Problem to work on -> In the listing below, repeat exactly every line from the first through the line containing "run 3 against", with nothing else.

### Available data

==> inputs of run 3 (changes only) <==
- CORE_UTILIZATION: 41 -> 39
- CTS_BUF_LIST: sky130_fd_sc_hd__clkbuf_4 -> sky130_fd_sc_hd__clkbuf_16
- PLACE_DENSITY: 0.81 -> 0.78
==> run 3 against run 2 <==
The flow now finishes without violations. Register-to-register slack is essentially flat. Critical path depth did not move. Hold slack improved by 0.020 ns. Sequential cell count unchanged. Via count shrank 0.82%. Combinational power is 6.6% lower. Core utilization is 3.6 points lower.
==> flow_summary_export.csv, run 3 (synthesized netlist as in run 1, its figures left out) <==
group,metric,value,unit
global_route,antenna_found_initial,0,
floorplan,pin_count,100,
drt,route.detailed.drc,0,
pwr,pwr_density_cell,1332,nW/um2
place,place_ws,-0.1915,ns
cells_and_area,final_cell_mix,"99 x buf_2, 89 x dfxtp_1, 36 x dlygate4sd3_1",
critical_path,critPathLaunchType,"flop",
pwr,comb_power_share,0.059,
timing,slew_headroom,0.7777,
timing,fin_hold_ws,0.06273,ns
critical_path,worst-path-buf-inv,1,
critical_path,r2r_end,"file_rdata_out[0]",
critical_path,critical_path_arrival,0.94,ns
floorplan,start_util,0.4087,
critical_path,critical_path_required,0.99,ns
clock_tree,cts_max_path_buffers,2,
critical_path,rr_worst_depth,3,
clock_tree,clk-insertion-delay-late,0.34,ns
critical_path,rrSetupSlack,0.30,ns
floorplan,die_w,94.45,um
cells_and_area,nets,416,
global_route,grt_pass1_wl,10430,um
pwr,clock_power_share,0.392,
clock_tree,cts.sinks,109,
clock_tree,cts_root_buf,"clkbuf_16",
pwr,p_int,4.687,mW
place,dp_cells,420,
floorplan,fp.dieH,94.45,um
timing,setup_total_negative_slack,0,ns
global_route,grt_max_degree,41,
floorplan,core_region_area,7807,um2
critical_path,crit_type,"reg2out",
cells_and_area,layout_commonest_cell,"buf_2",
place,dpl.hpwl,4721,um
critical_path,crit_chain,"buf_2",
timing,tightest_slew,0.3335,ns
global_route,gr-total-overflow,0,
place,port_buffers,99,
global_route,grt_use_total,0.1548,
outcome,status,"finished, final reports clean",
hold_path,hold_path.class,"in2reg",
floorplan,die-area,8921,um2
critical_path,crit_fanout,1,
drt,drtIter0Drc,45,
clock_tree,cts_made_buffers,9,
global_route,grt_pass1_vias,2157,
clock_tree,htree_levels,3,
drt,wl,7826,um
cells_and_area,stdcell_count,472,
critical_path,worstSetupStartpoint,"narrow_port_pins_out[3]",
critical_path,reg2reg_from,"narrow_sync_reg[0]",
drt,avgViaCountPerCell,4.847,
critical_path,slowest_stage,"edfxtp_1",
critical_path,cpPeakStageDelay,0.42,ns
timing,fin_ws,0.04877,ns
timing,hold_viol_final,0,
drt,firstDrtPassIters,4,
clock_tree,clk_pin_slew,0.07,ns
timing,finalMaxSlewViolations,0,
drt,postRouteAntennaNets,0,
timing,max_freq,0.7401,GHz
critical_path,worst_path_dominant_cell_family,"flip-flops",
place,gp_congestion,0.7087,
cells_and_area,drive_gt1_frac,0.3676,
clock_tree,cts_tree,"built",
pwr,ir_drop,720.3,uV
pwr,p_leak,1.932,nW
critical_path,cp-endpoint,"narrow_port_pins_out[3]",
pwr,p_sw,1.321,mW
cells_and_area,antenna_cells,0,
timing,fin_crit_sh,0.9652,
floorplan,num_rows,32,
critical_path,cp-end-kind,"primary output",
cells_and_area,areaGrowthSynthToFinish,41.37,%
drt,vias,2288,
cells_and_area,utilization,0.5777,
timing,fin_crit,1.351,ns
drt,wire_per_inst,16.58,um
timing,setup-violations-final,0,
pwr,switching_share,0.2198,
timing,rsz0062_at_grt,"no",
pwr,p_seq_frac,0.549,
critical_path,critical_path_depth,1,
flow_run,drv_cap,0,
## src/rtl/fqr_pkg.sv

```systemverilog
package fqr_pkg;

  // ==========================================================
  // widths
  localparam int unsigned ADDR_W = 22;
  localparam int unsigned DATA_W = 16;
  localparam int unsigned QOFF_W = 8;

  // ==========================================================
  // host commands, taken from the low data byte of a write
  localparam logic [7:0] CMD_QUERY      = 8'h98;
  localparam logic [7:0] CMD_READ_ARRAY = 8'hff;

  // ==========================================================
  // query structure word offsets (section starts and fields)
  localparam logic [7:0] OFF_MAKER_ID     = 8'h00;
  localparam logic [7:0] OFF_PART_ID      = 8'h01;
  localparam logic [7:0] OFF_ID_STRING    = 8'h10;
  localparam logic [7:0] OFF_STR_CHAR1    = 8'h11;
  localparam logic [7:0] OFF_STR_CHAR2    = 8'h12;
  localparam logic [7:0] OFF_CMDSET_LO    = 8'h13;
  localparam logic [7:0] OFF_CMDSET_HI    = 8'h14;
  localparam logic [7:0] OFF_EXT_ADDR_LO  = 8'h15;
  localparam logic [7:0] OFF_EXT_ADDR_HI  = 8'h16;
  localparam logic [7:0] OFF_ALT_FIRST    = 8'h17;
  localparam logic [7:0] OFF_ALT_ID_HI    = 8'h18;
  localparam logic [7:0] OFF_ALT_ADDR_LO  = 8'h19;
  localparam logic [7:0] OFF_ALT_LAST     = 8'h1a;
  localparam logic [7:0] OFF_SYS_IF       = 8'h1b;
  localparam logic [7:0] OFF_LOGIC_MAX    = 8'h1c;
  localparam logic [7:0] OFF_PROG_MIN     = 8'h1d;
  localparam logic [7:0] OFF_PROG_MAX     = 8'h1e;
  localparam logic [7:0] OFF_TYP_WORD     = 8'h1f;
  localparam logic [7:0] OFF_TYP_MULTI    = 8'h20;
  localparam logic [7:0] OFF_TYP_BLOCK    = 8'h21;
  localparam logic [7:0] OFF_TYP_CHIP     = 8'h22;
  localparam logic [7:0] OFF_MAX_WORD     = 8'h23;
  localparam logic [7:0] OFF_MAX_MULTI    = 8'h24;
  localparam logic [7:0] OFF_MAX_BLOCK    = 8'h25;
  localparam logic [7:0] OFF_MAX_CHIP     = 8'h26;
  localparam logic [7:0] OFF_GEOMETRY     = 8'h27;
  localparam logic [7:0] OFF_SECURITY     = 8'h80;
  localparam logic [7:0] OFF_UNIQUE_FIRST = 8'h81;
  localparam logic [7:0] OFF_UNIQUE_LAST  = 8'h88;
  localparam logic [7:0] OFF_OTP_FIRST    = 8'h89;
  localparam logic [7:0] OFF_OTP_LAST     = 8'h98;

  // ==========================================================
  // query word values (low byte only)
  localparam logic [7:0] VAL_STR_CHAR0    = 8'h51;
  localparam logic [7:0] VAL_STR_CHAR1    = 8'h52;
  localparam logic [7:0] VAL_STR_CHAR2    = 8'h59;
  localparam logic [7:0] VAL_CMDSET_LO    = 8'h03;
  localparam logic [7:0] VAL_EXT_ADDR_LO  = 8'h39;
  localparam logic [7:0] VAL_LOGIC_MIN    = 8'h17;
  localparam logic [7:0] VAL_LOGIC_MAX    = 8'h20;
  localparam logic [7:0] VAL_PROG_MIN     = 8'h85;
  localparam logic [7:0] VAL_PROG_MAX     = 8'h95;
  localparam logic [7:0] VAL_TYP_WORD     = 8'h04;
  localparam logic [7:0] VAL_TYP_BLOCK    = 8'h0a;
  localparam logic [7:0] VAL_MAX_WORD     = 8'h03;
  localparam logic [7:0] VAL_MAX_BLOCK    = 8'h02;
  localparam logic [7:0] VAL_ZERO         = 8'h00;

  // ==========================================================
  // types
  typedef enum logic {
    FQR_MODE_ARRAY,
    FQR_MODE_QUERY
  } fqr_mode_e;

  typedef struct packed {
    logic              rd_en;
    logic              wr_en;
    logic [ADDR_W-1:0] addr;
    logic [DATA_W-1:0] wr_data;
  } fqr_req_s;

  typedef struct packed {
    logic [7:0] high_data_byte_lines;
    logic [7:0] low_data_byte_lines;
  } fqr_word_s;

  typedef struct packed {
    fqr_mode_e mode;
    logic      rd_valid;
    fqr_word_s rd_word;
  } fqr_state_s;

  localparam fqr_word_s  WORD_RESET  = '{8'h00, 8'h00};
  localparam fqr_state_s STATE_RESET = '{FQR_MODE_ARRAY, 1'b0, WORD_RESET};

endpackage

```

## src/rtl/fqr_responder.sv

```systemverilog
`timescale 1ns/10ps
`default_nettype none

module fqr_responder #(
  // arbitrary neutral identity values
  parameter logic [7:0]   MAKER_CODE = 8'h5a,
  parameter logic [7:0]   PART_CODE  = 8'h3c,
  // security contents fixed at manufacture; arbitrary defaults
  parameter logic [7:0]   LOCK_REG   = 8'h02,
  parameter logic [63:0]  UNIQUE_NUM = 64'h0123_4567_89ab_cdef,
  parameter logic [127:0] OTP_CELLS  = {128{1'b1}}
) (
  input  wire logic                         mclk_i,
  input  wire logic                         rst_b_i,
  input  wire fqr_pkg::fqr_req_s            req_i,
  input  wire logic [fqr_pkg::DATA_W-1:0]   array_data_i,
  output var  fqr_pkg::fqr_word_s           rd_data_o,
  output logic                              rd_valid_o,
  output logic                              query_mode_o
);

  // ==========================================================
  // query structure lookup
  function automatic logic [7:0] query_byte(input logic [7:0] off);
    logic [7:0] idx;
    idx = 8'h00;
    query_byte = fqr_pkg::VAL_ZERO;
    case (off)
      fqr_pkg::OFF_MAKER_ID:    query_byte = MAKER_CODE;
      fqr_pkg::OFF_PART_ID:     query_byte = PART_CODE;
      fqr_pkg::OFF_ID_STRING:   query_byte = fqr_pkg::VAL_STR_CHAR0;
      fqr_pkg::OFF_STR_CHAR1:   query_byte = fqr_pkg::VAL_STR_CHAR1;
      fqr_pkg::OFF_STR_CHAR2:   query_byte = fqr_pkg::VAL_STR_CHAR2;
      fqr_pkg::OFF_CMDSET_LO:   query_byte = fqr_pkg::VAL_CMDSET_LO;
      fqr_pkg::OFF_CMDSET_HI:   query_byte = fqr_pkg::VAL_ZERO;
      fqr_pkg::OFF_EXT_ADDR_LO: query_byte = fqr_pkg::VAL_EXT_ADDR_LO;
      fqr_pkg::OFF_EXT_ADDR_HI: query_byte = fqr_pkg::VAL_ZERO;
      fqr_pkg::OFF_ALT_FIRST,
      fqr_pkg::OFF_ALT_ID_HI,
      fqr_pkg::OFF_ALT_ADDR_LO,
      fqr_pkg::OFF_ALT_LAST:    query_byte = fqr_pkg::VAL_ZERO;
      fqr_pkg::OFF_SYS_IF:      query_byte = fqr_pkg::VAL_LOGIC_MIN;
      fqr_pkg::OFF_LOGIC_MAX:   query_byte = fqr_pkg::VAL_LOGIC_MAX;
      fqr_pkg::OFF_PROG_MIN:    query_byte = fqr_pkg::VAL_PROG_MIN;
      fqr_pkg::OFF_PROG_MAX:    query_byte = fqr_pkg::VAL_PROG_MAX;
      fqr_pkg::OFF_TYP_WORD:    query_byte = fqr_pkg::VAL_TYP_WORD;
      fqr_pkg::OFF_TYP_BLOCK:   query_byte = fqr_pkg::VAL_TYP_BLOCK;
      fqr_pkg::OFF_MAX_WORD:    query_byte = fqr_pkg::VAL_MAX_WORD;
      fqr_pkg::OFF_MAX_BLOCK:   query_byte = fqr_pkg::VAL_MAX_BLOCK;
      fqr_pkg::OFF_TYP_MULTI,
      fqr_pkg::OFF_TYP_CHIP,
      fqr_pkg::OFF_MAX_MULTI,
      fqr_pkg::OFF_MAX_CHIP:    query_byte = fqr_pkg::VAL_ZERO;
      fqr_pkg::OFF_SECURITY:    query_byte = LOCK_REG;
      default: begin
        // reserved and uncovered words stay zero
        if (off >= fqr_pkg::OFF_UNIQUE_FIRST && off <= fqr_pkg::OFF_UNIQUE_LAST) begin
          // unique number, low byte first; parameter so nothing can rewrite it
          idx = off - fqr_pkg::OFF_UNIQUE_FIRST;
          query_byte = UNIQUE_NUM[{idx[2:0], 3'b000} +: 8];
        end else if (off >= fqr_pkg::OFF_OTP_FIRST && off <= fqr_pkg::OFF_OTP_LAST) begin
          idx = off - fqr_pkg::OFF_OTP_FIRST;
          query_byte = OTP_CELLS[{idx[3:0], 3'b000} +: 8];
        end
      end
    endcase
  endfunction

  function automatic logic is_cmd(input fqr_pkg::fqr_req_s r, input logic [7:0] c);
    is_cmd = r.wr_en && (r.wr_data[7:0] == c);
  endfunction

  // ==========================================================
  // state
  fqr_pkg::fqr_state_s state_ff;
  fqr_pkg::fqr_state_s nxt_state;

  always_comb begin
    nxt_state = state_ff;
    nxt_state.rd_valid = req_i.rd_en;
    if (req_i.rd_en) begin
      // reads use the mode in force before any write in the same cycle
      if (state_ff.mode == fqr_pkg::FQR_MODE_QUERY) begin
        nxt_state.rd_word.low_data_byte_lines  = query_byte(req_i.addr[7:0]);
        nxt_state.rd_word.high_data_byte_lines = 8'h00;
      end else begin
        nxt_state.rd_word = fqr_pkg::fqr_word_s'(array_data_i);
      end
    end
    case (state_ff.mode)
      fqr_pkg::FQR_MODE_ARRAY: begin
        if (is_cmd(req_i, fqr_pkg::CMD_QUERY)) begin
          nxt_state.mode = fqr_pkg::FQR_MODE_QUERY;
        end
      end
      fqr_pkg::FQR_MODE_QUERY: begin
        if (is_cmd(req_i, fqr_pkg::CMD_READ_ARRAY)) begin
          nxt_state.mode = fqr_pkg::FQR_MODE_ARRAY;
        end
        // other write data is ignored, query contents are constant
      end
      default: begin
        nxt_state.mode = fqr_pkg::FQR_MODE_ARRAY;
      end
    endcase
  end

  always_ff @(posedge mclk_i or negedge rst_b_i) begin
    if (!rst_b_i) begin
      state_ff <= fqr_pkg::STATE_RESET;
    end else begin
      state_ff <= nxt_state;
    end
  end

  assign rd_data_o    = state_ff.rd_word;
  assign rd_valid_o   = state_ff.rd_valid;
  assign query_mode_o = (state_ff.mode == fqr_pkg::FQR_MODE_QUERY);
endmodule

`default_nettype wire

```
[config.mk]
export PLATFORM = sky130hd
export DESIGN_NAME = pfsa_top
export DESIGN_NICKNAME = d
export VERILOG_FILES = /design/src/hw/pfsa_pkg.sv /design/src/hw/pfsa_timer.sv /design/src/hw/pfsa_top.sv
export SDC_FILE = /design/constraint.sdc
export NUM_CORES = 1
export LEC_CHECK = 0
export ABC_AREA = 1
export BUFFER_PORTS_ARGS = -buffer_cell sky130_fd_sc_hd__buf_4
export CAP_MARGIN = 20
export CELL_PAD_IN_SITES_DETAIL_PLACEMENT = 2
export CELL_PAD_IN_SITES_GLOBAL_PLACEMENT = 2
export CORE_ASPECT_RATIO = 0.6
export CORE_MARGIN = 2
export CORE_UTILIZATION = 30
export CTS_CLUSTER_SIZE = 20
export DETAILED_ROUTE_END_ITERATION = 6
export PLACE_DENSITY_LB_ADDON = 0.1
export REMOVE_ABC_BUFFERS = 1
export SLEW_MARGIN = 20
export SYNTH_ARGS = -nofsm -noshare
export SYNTH_HDL_FRONTEND = slang
export SYNTH_SLANG_ARGS = --single-unit
[constraint.sdc]
create_clock -name CLOCK_I -period 2.03 [get_ports CLOCK_I]
set_clock_uncertainty 0.1 [all_clocks]
set_input_delay 0.3045 -clock CLOCK_I [delete_from_list [all_inputs] [get_ports CLOCK_I]]
set_output_delay 0.3045 -clock CLOCK_I [all_outputs]
set_load 0.01 [all_outputs]
===== src/seg_desc_pkg.sv =====
// Constants for the segment descriptor decoder: register map, descriptor
// field positions, system type codes and fault vectors.
// Assumes descriptors arrive as two 32-bit words, low word first in memory.
package seg_desc_pkg;

  // ****************************************
  // Register byte offsets
  // ****************************************
  localparam logic [7:0] OFS_DESC_LO = 8'h00;
  localparam logic [7:0] OFS_DESC_HI = 8'h04;
  localparam logic [7:0] OFS_CTRL = 8'h08;
  localparam logic [7:0] OFS_OFFSET = 8'h0c;
  localparam logic [7:0] OFS_TARGET = 8'h10;
  localparam logic [7:0] OFS_ATTR = 8'h14;
  localparam logic [7:0] OFS_STATUS = 8'h18;
  localparam logic [7:0] OFS_BASE = 8'h1c;
  localparam logic [7:0] OFS_LIMIT = 8'h20;
  localparam logic [7:0] OFS_TASK = 8'h24;
  localparam logic [7:0] OFS_ENT_SEL = 8'h28;
  localparam logic [7:0] OFS_ENT_OFF = 8'h2c;

  // ****************************************
  // Control bits
  // ****************************************
  localparam int CTL_LOAD = 0;
  localparam int CTL_GDT = 1;
  localparam int CTL_PRIV = 2;
  localparam int CTL_WRITE = 3;
  localparam int CTL_STACK = 4;
  localparam int CTL_LTR = 5;
  localparam int CTL_W = 6;

  // ****************************************
  // Descriptor high word fields
  // ****************************************
  localparam int HI_ACC = 8;
  localparam int HI_WR = 9;
  localparam int HI_ED = 10;
  localparam int HI_EX = 11;
  localparam int HI_S = 12;
  localparam int HI_P = 15;
  localparam int HI_B = 22;
  localparam int HI_G = 23;
  localparam int PAGE_BITS = 12;

  // ****************************************
  // System type codes
  // ****************************************
  localparam logic [3:0] T_INV0 = 4'h0;
  localparam logic [3:0] T_TSS16A = 4'h1;
  localparam logic [3:0] T_LDT = 4'h2;
  localparam logic [3:0] T_TSS16B = 4'h3;
  localparam logic [3:0] T_CALL16 = 4'h4;
  localparam logic [3:0] T_TASKG = 4'h5;
  localparam logic [3:0] T_INT16 = 4'h6;
  localparam logic [3:0] T_TRAP16 = 4'h7;
  localparam logic [3:0] T_INV8 = 4'h8;
  localparam logic [3:0] T_TSS32A = 4'h9;
  localparam logic [3:0] T_RSVA = 4'ha;
  localparam logic [3:0] T_TSS32B = 4'hb;
  localparam logic [3:0] T_CALL32 = 4'hc;
  localparam logic [3:0] T_RSVD = 4'hd;
  localparam logic [3:0] T_INT32 = 4'he;
  localparam logic [3:0] T_TRAP32 = 4'hf;

  // ****************************************
  // Fault vectors and stack bounds
  // ****************************************
  localparam logic [7:0] VEC_GP = 8'h0d;
  localparam logic [7:0] VEC_NP = 8'h0b;
  localparam logic [31:0] UB_STK16 = 32'h0000ffff;
  localparam logic [31:0] UB_STK32 = 32'h0fffffff;

  // ****************************************
  // Attribute and status bit positions
  // ****************************************
  localparam int AT_CODE = 0;
  localparam int AT_DATA = 1;
  localparam int AT_SYS = 2;
  localparam int AT_LEG = 3;
  localparam int AT_OP32 = 4;
  localparam int AT_CONF = 5;
  localparam int AT_EDOWN = 6;
  localparam int AT_WR = 7;
  localparam int AT_RD = 8;
  localparam int AT_STK32 = 9;
  localparam int AT_GRAN = 10;
  localparam int AT_PRES = 11;
  localparam int AT_BUSY = 12;
  localparam int AT_CLS = 16;
  localparam int ST_FAULT = 0;
  localparam int ST_UNUSE = 1;
  localparam int ST_OFS_OK = 2;
  localparam int ST_CLRIF = 3;
  localparam int ST_CNT32 = 4;
  localparam int ST_VEC = 8;
  localparam int ST_CNT = 16;

  typedef enum logic [3:0] {
    CL_NONE = 4'h0,
    CL_CODE = 4'h1,
    CL_DATA = 4'h2,
    CL_LDT = 4'h3,
    CL_TSS = 4'h4,
    CL_CALL = 4'h5,
    CL_TASKG = 4'h6,
    CL_INT = 4'h7,
    CL_TRAP = 4'h8
  } cls_t;

endpackage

######

Result below ->
==> inputs of run 3 (changes only) <==
- CORE_UTILIZATION: 41 -> 39
- CTS_BUF_LIST: sky130_fd_sc_hd__clkbuf_4 -> sky130_fd_sc_hd__clkbuf_16
- PLACE_DENSITY: 0.81 -> 0.78
==> run 3 against run 2 <==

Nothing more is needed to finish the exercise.